Performance and Benchmarks

The LifeBook T5010 sports an Intel Core 2 Duo 2.26GHz processor and a 80GB hard drive. Well, this preproduction model we have does. I would go with the better processor and hard drive option if I was purchasing one though. It also has the Centrino vPro technology. I thought browsing the Web was fast and easy and even downloading benchmarks went fairly quick. It’s PCMark score is good and it didn’t have any problems running multiple applications. I did notice the left side of the keyboard and palm rest do get pretty warm when running benchmarks and the fan runs too. It’s a nice work-horse as long as the battery life stays acceptable.

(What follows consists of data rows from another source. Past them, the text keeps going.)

===== flow/design.v =====
module alu_d #(parameter N = 8)
(
  input clk, rst,
  input [1:0] inp_valid,
  input mode, 
  input [3:0] cmd,
  input ce, cin,
  input [N-1:0] opa, opb,
  output reg err, oflow, cout, g, l, e,
  output reg [(2*N-1):0] res
);
  reg signed [N-1:0] signed_a, signed_b;
  reg signed [N:0] signed_res;
  localparam rotate_N = $clog2(N);
  reg [rotate_N-1:0] rotate_amt;
  reg invalid_rotate;
  reg [(2*N-1):0] res_t;
  reg err_t, oflow_t, cout_t, g_t, l_t, e_t;
  reg [N-1:0] opa_reg, opb_reg;
  reg mode_reg, ce_reg, cin_reg;
  reg [1:0] inp_valid_reg;
  reg [3:0] cmd_reg;
  reg [(2*N-1):0] temp1, temp2;
  parameter add       = 4'b0000;
  parameter sub       = 4'b0001;
  parameter add_cin   = 4'b0010;
  parameter sub_cin   = 4'b0011;
  parameter inc_a     = 4'b0100;
  parameter dec_a     = 4'b0101;
  parameter inc_b     = 4'b0110;
  parameter dec_b     = 4'b0111;
  parameter cmp       = 4'b1000;
  parameter mult      = 4'b1001;
  parameter mult1     = 4'b1010;
  parameter signed_add = 4'b1011;
  parameter signed_sub = 4'b1100;
  parameter and1      = 4'b0000;
  parameter nand1     = 4'b0001;
  parameter or1       = 4'b0010;
  parameter nor1      = 4'b0011;
  parameter xor1      = 4'b0100;
  parameter xnor1     = 4'b0101;
  parameter not_a     = 4'b0110;
  parameter not_b     = 4'b0111;
  parameter shr1_a    = 4'b1000;
  parameter shr1_b    = 4'b1001;
  parameter shl1_a    = 4'b1010;
  parameter shl1_b    = 4'b1011;
  parameter rol_a_b   = 4'b1100;
  parameter ror_a_b   = 4'b1101;
  always @(posedge clk) begin
    if (rst) begin
      opa_reg <= 0;
      opb_reg <= 0; 
      cmd_reg <= 0;
      mode_reg <= 0; 
      ce_reg <= 0; 
      cin_reg <= 0;
      inp_valid_reg <= 0;
    end 
    else begin
      opa_reg <= opa;
      opb_reg <= opb;
      cmd_reg <= cmd;
      mode_reg <= mode;
      ce_reg <= ce;
      cin_reg <= cin;
      inp_valid_reg <= inp_valid;
    end
  end
  always @(*) begin
    res_t = 0;
    err_t = 0;
    oflow_t = 0;
    cout_t = 0;
    g_t = 0;
    l_t = 0;
    e_t = 0;
    if (ce_reg) begin
      res_t = 0;
      err_t = 0;
      oflow_t = 0;
      cout_t = 0;
      g_t = 0;
      l_t = 0;
      e_t = 0;
      if (mode_reg) begin
        case (cmd_reg)
          add: if (inp_valid_reg == 2'b11) begin
            res_t = opa_reg + opb_reg;
            cout_t = res_t[N];
          end
          sub: if (inp_valid_reg == 2'b11) begin
            res_t = opa_reg - opb_reg;
            oflow_t = (opa_reg < opb_reg);
          end
          add_cin: if (inp_valid_reg == 2'b11) begin
            res_t = opa_reg + opb_reg + cin_reg;
            cout_t = res_t[N];
          end
          sub_cin: if (inp_valid_reg == 2'b11) begin
            res_t = opa_reg - opb_reg - cin_reg;
            cout_t = res_t[N];
          end
          inc_a: if (inp_valid_reg == 2'b11 || inp_valid_reg == 2'b01) begin
            res_t = opa_reg + 1;
          end
          dec_a: if (inp_valid_reg == 2'b11 || inp_valid_reg == 2'b01) begin
            res_t = opa_reg - 1;
          end
          inc_b: if (inp_valid_reg == 2'b11 || inp_valid_reg == 2'b10) begin
            res_t = opb_reg + 1;
          end
          dec_b: if (inp_valid_reg == 2'b11 || inp_valid_reg == 2'b10) begin
            res_t = opb_reg - 1;
          end
          cmp: if (inp_valid_reg == 2'b11) begin
            g_t = (opa_reg > opb_reg);
            l_t = (opa_reg < opb_reg);
            e_t = (opa_reg == opb_reg);
          end
          mult: if (inp_valid_reg == 2'b11) begin
            res_t = (opa_reg + 1) * (opb_reg + 1);
          end    
          mult1: if (inp_valid_reg == 2'b11) begin
            res_t = (opa_reg << 1) * opb_reg;
          end
          signed_add: if (inp_valid_reg == 2'b11) begin
            signed_a = $signed(opa_reg);
            signed_b = $signed(opb_reg);
            signed_res = signed_a + signed_b;
            res_t = signed_res;
            cout_t = signed_res[N];
            oflow_t = (signed_a[N-1] == signed_b[N-1]) && (signed_res[N-1] != signed_a[N-1]);
            g_t = (signed_a > signed_b);
            l_t = (signed_a < signed_b);
            e_t = (signed_a == signed_b);
          end
          signed_sub: if (inp_valid_reg == 2'b11) begin
            signed_a = $signed(opa_reg);
            signed_b = $signed(opb_reg);
            signed_res = signed_a - signed_b;
            res_t = signed_res;
            cout_t = signed_res[N];
            oflow_t = (signed_a[N-1] == signed_b[N-1]) && (signed_res[N-1] != signed_a[N-1]);
            g_t = (signed_a > signed_b);
            l_t = (signed_a < signed_b);
            e_t = (signed_a == signed_b);
          end
        endcase
      end else begin
        case (cmd_reg)
          and1: if (inp_valid_reg == 2'b11) 
                res_t = opa_reg & opb_reg;
          nand1: if (inp_valid_reg == 2'b11) 
                 res_t = ~(opa_reg & opb_reg);
          or1: if (inp_valid_reg == 2'b11) 
               res_t = opa_reg | opb_reg;
          nor1: if (inp_valid_reg == 2'b11) 
                res_t = ~(opa_reg | opb_reg);
          xor1: if (inp_valid_reg == 2'b11)  
                res_t = opa_reg ^ opb_reg;
          xnor1: if (inp_valid_reg == 2'b11) 
                 res_t = ~(opa_reg ^ opb_reg);
          not_a: if (inp_valid_reg[0])
                 res_t = ~opa_reg;
          not_b: if (inp_valid_reg[1])
                 res_t = ~opb_reg;
          shr1_a: if (inp_valid_reg[0])  
                  res_t = {{N{1'b0}}, opa_reg >> 1};
          shr1_b: if (inp_valid_reg[1]) 
                  res_t = {{N{1'b0}}, opb_reg >> 1};
          shl1_a: if (inp_valid_reg[0]) 
                  res_t = {{N{1'b0}}, opa_reg << 1};
          shl1_b: if (inp_valid_reg[1])
                  res_t = {{N{1'b0}}, opb_reg << 1};
          rol_a_b: if (inp_valid_reg == 2'b11) begin
                   rotate_amt = opb_reg[rotate_N-1:0];
                   if (|opb_reg[N-1:rotate_N])
                     err_t = 1'b1;
                   else if (rotate_amt == 0) begin
                     res_t = opa_reg;
                     res_t = ((opa_reg << rotate_amt) | (opa_reg >> (N - rotate_amt))) & {(N){1'b1}};
                   end else
                     res_t = ((opa_reg << rotate_amt) | (opa_reg >> (N - rotate_amt))) & {(N){1'b1}};
                 end
          ror_a_b: if (inp_valid_reg == 2'b11) begin
                    rotate_amt = opb_reg[rotate_N-1:0];
                    if (|opb_reg[N-1:rotate_N]) begin
                      err_t = 1'b1;
                      res_t = ((opa_reg >> rotate_amt) | (opa_reg << (N - rotate_amt))) & {(N){1'b1}};
                    end else if (rotate_amt == 0)
                      res_t = opa_reg;
                    else
                      res_t = ((opa_reg >> rotate_amt) | (opa_reg << (N - rotate_amt))) & {(N){1'b1}};
                  end
        endcase
      end
    end
  end
  always @(posedge clk) begin
    if (rst) begin
      res <= 0;
      err <= 0;
      oflow <= 0;
      cout <= 0;
      g <= 0;
      l <= 0;
      e <= 0;
    end else begin
      res <= res_t;
      err <= err_t;
      oflow <= oflow_t;
      cout <= cout_t;
      g <= g_t;
      l <= l_t;
      e <= e_t;
    end
  end
endmodule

Comparison Results for PCMark05

PCMark05 measures the systems performance as a whole. As you can see the T5010 is on top of the competition with the new Centrino 2 processor technology.

Notebook PCMark05 Score
Fujitsu LifeBook T5010 (Intel Core 2 Duo 2.26GHz, Mobile Intel 4500 MHD graphics) 4,864 PCMarks
HP tx2500 (AMD Turion X2 Ultra 2.4GHz, ATI HD 3200 graphics) 3, 873 PCMarks
HP tx2000 (AMD Turion 64 X2 2.3GHz, Nvidia Go 6150 graphics) 3,738 PCMarks
Asus R1E (Intel Core 2 Duo 2.4GHz, GMA 965 chipset) 4,679 PCMarks
Fujitsu LifeBook T2010 (Intel Core 2 Duo ULV 1.2GHz, GMA X3100 graphics) 2,334 PCMarks
Gateway C-140x (Intel Core 2 Duo 2GHz, ATI X2300 HD graphics) 4,342 PCMarks
HP Compaq 2710p (Intel Core 2 Duo ULV 1.2GHz, GMA X3100 graphics) 2,453 PCMarks
Lenovo ThinkPad X61 (Intel Core 2 Duo 1.6GHz, GMA X3100 graphics) 3,473 PCMarks
Fujitsu LifeBook T4220 (Intel Core 2 Duo 2.2GHz, GMA X3100 graphics) 4,171 PCMarks
Gateway E-155C (Intel Core 2 Duo ULV 1.06GHz, Intel GMA 950 graphics) 2,205 PCMarks
Toshiba R400 (Intel Core Duo ULV 1.2GHz, Intel GMA 950 graphics) 2,187 PCMarks
HP tx1000 (AMD Turion X2 2.0GHz, Nvidia Go 6150) 3,052 PCMarks
Toshiba Tecra M6 (1.66GHz Intel T2300E, Intel GMA 950) 2,732 PCMarks


Comparison Results for 3Dmark05

3DMark05 tests the overall graphic capabilities of a notebook.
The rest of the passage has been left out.